> What you have to do
Search the data for the string "OffW" and copy each line in which it appears.

___ Extracted information

<file path="src/rmvm_pkg.sv">
// Package for the register/memory VM executor: opcodes, status codes, shared types.
// No dependencies.
package rmvm_pkg;

  localparam int unsigned KindW   = 5;
  localparam int unsigned RegIdxW = 8;
  localparam int unsigned WordW   = 64;
  localparam int unsigned OffW    = 32;
  localparam int unsigned StatW   = 3;
  localparam int unsigned SpW     = 11;

  localparam logic [StatW-1:0] ST_OK   = 3'd0;
  localparam logic [StatW-1:0] ST_REG  = 3'd1;
  localparam logic [StatW-1:0] ST_DIV0 = 3'd2;
  localparam logic [StatW-1:0] ST_MEM  = 3'd3;
  localparam logic [StatW-1:0] ST_OP   = 3'd4;

  localparam logic [KindW-1:0] OP_STD  = 5'd20;
  localparam logic [KindW-1:0] OP_LD   = 5'd23;
  localparam logic [KindW-1:0] OP_PUSH = 5'd28;
  localparam logic [KindW-1:0] OP_POP  = 5'd29;
  localparam logic [KindW-1:0] OP_LAST = 5'd29;

  // operation group
  localparam logic [2:0] GRP_ADD = 3'd0;
  localparam logic [2:0] GRP_SUB = 3'd1;
  localparam logic [2:0] GRP_MUL = 3'd2;
  localparam logic [2:0] GRP_DIV = 3'd3;
  localparam logic [2:0] GRP_ST  = 3'd4;
  localparam logic [2:0] GRP_LD  = 3'd5;
  localparam logic [2:0] GRP_PSH = 3'd6;
  localparam logic [2:0] GRP_POP = 3'd7;

  // operand form
  localparam logic [2:0] FRM_IMM = 3'd0;
  localparam logic [2:0] FRM_REG = 3'd1;
  localparam logic [2:0] FRM_DIR = 3'd2;
  localparam logic [2:0] FRM_IND = 3'd3;
  localparam logic [2:0] FRM_IDX = 3'd4;

  typedef struct packed {
    logic [KindW-1:0]   kind;
    logic [RegIdxW-1:0] dest_reg;
    logic [RegIdxW-1:0] src_reg;
    logic [WordW-1:0]   immediate;
    logic [OffW-1:0]    index_offset;
  } instr_t;

  typedef struct packed {
    logic [StatW-1:0] status;
    logic [WordW-1:0] dest_value;
    logic [SpW-1:0]   stack_pointer;
  } result_t;

  // controller -> datapath
  typedef struct packed {
    logic load;     // capture instruction, read registers
    logic addr;     // form address, issue memory read
    logic exec;     // check and start
    logic mul_stp;  // multiply partial step
    logic div_stp;  // divide step
    logic commit;   // write back and build result
    logic clear;    // memory clearing sweep
  } dp_cmd_t;

  // datapath -> controller
  typedef struct packed {
    logic need_mul;
    logic need_div;
    logic mul_done;
    logic div_done;
    logic clr_done;
  } dp_stat_t;

  // decode kind into group and form
  function automatic logic [5:0] decode(input logic [KindW-1:0] k);
    logic [2:0] g;
    logic [2:0] f;
    g = GRP_LD;
    f = FRM_IMM;
    if (k < 5'd5) begin
      g = GRP_ADD; f = 3'(k);
    end else if (k < 5'd10) begin
      g = GRP_SUB; f = 3'(k - 5'd5);
    end else if (k < 5'd15) begin
      g = GRP_MUL; f = 3'(k - 5'd10);
    end else if (k < 5'd20) begin
      g = GRP_DIV; f = 3'(k - 5'd15);
    end else if (k < OP_LD) begin
      g = GRP_ST; f = 3'(k - OP_STD + 5'd2);
    end else if (k < OP_PUSH) begin
      g = GRP_LD; f = 3'(k - OP_LD);
    end else if (k == OP_PUSH) begin
      g = GRP_PSH;
    end else begin
      g = GRP_POP;
    end
    return {g, f};
  endfunction

endpackage

</file>
<file path="src/rmvm_ctrl.sv">
// Controller state machine for the VM executor: sequences each instruction.
// Depends on rmvm_pkg.
module rmvm_ctrl import rmvm_pkg::*; (
  input  logic     clk_i,
  input  logic     rst_ni,
  input  logic     in_valid_i,
  output logic     in_ready_o,
  output logic     out_valid_o,
  input  logic     out_ready_i,
  input  dp_stat_t stat_i,
  output dp_cmd_t  cmd_o
);

  typedef enum logic [2:0] {
    S_CLEAR, S_IDLE, S_ADDR, S_EXEC, S_MUL, S_DIV, S_COMMIT
  } state_e;

  state_e state_q;
  logic   out_valid_q;
  logic   accept;

  // take a new item when idle and the result slot is free or draining
  assign in_ready_o  = (state_q == S_IDLE) && (!out_valid_q || out_ready_i);
  assign accept      = in_valid_i && in_ready_o;
  assign out_valid_o = out_valid_q;

  always_comb begin
    cmd_o         = '0;
    cmd_o.load    = accept;
    cmd_o.addr    = (state_q == S_ADDR);
    cmd_o.exec    = (state_q == S_EXEC);
    cmd_o.mul_stp = (state_q == S_MUL);
    cmd_o.div_stp = (state_q == S_DIV);
    cmd_o.commit  = (state_q == S_COMMIT);
    cmd_o.clear   = (state_q == S_CLEAR);
  end

  // hold state and result valid
  always_ff @(posedge clk_i or negedge rst_ni) begin
    if (!rst_ni) begin
      state_q     <= S_CLEAR;
      out_valid_q <= 1'b0;
    end else begin
      if (out_valid_q && out_ready_i) out_valid_q <= 1'b0;
      case (state_q)
        S_CLEAR:  if (stat_i.clr_done) state_q <= S_IDLE;
        S_IDLE:   if (accept) state_q <= S_ADDR;
        S_ADDR:   state_q <= S_EXEC;
        S_EXEC: begin
          if (stat_i.need_mul)      state_q <= S_MUL;
          else if (stat_i.need_div) state_q <= S_DIV;
          else                      state_q <= S_COMMIT;
        end
        S_MUL:    if (stat_i.mul_done) state_q <= S_COMMIT;
        S_DIV:    if (stat_i.div_done) state_q <= S_COMMIT;
        S_COMMIT: begin
          out_valid_q <= 1'b1;
          state_q     <= S_IDLE;
        end
        default:  state_q <= S_IDLE;
      endcase
    end
  end

endmodule

</file>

______

> Result of this exercise
  localparam int unsigned OffW    = 32;
    logic [OffW-1:0]    index_offset;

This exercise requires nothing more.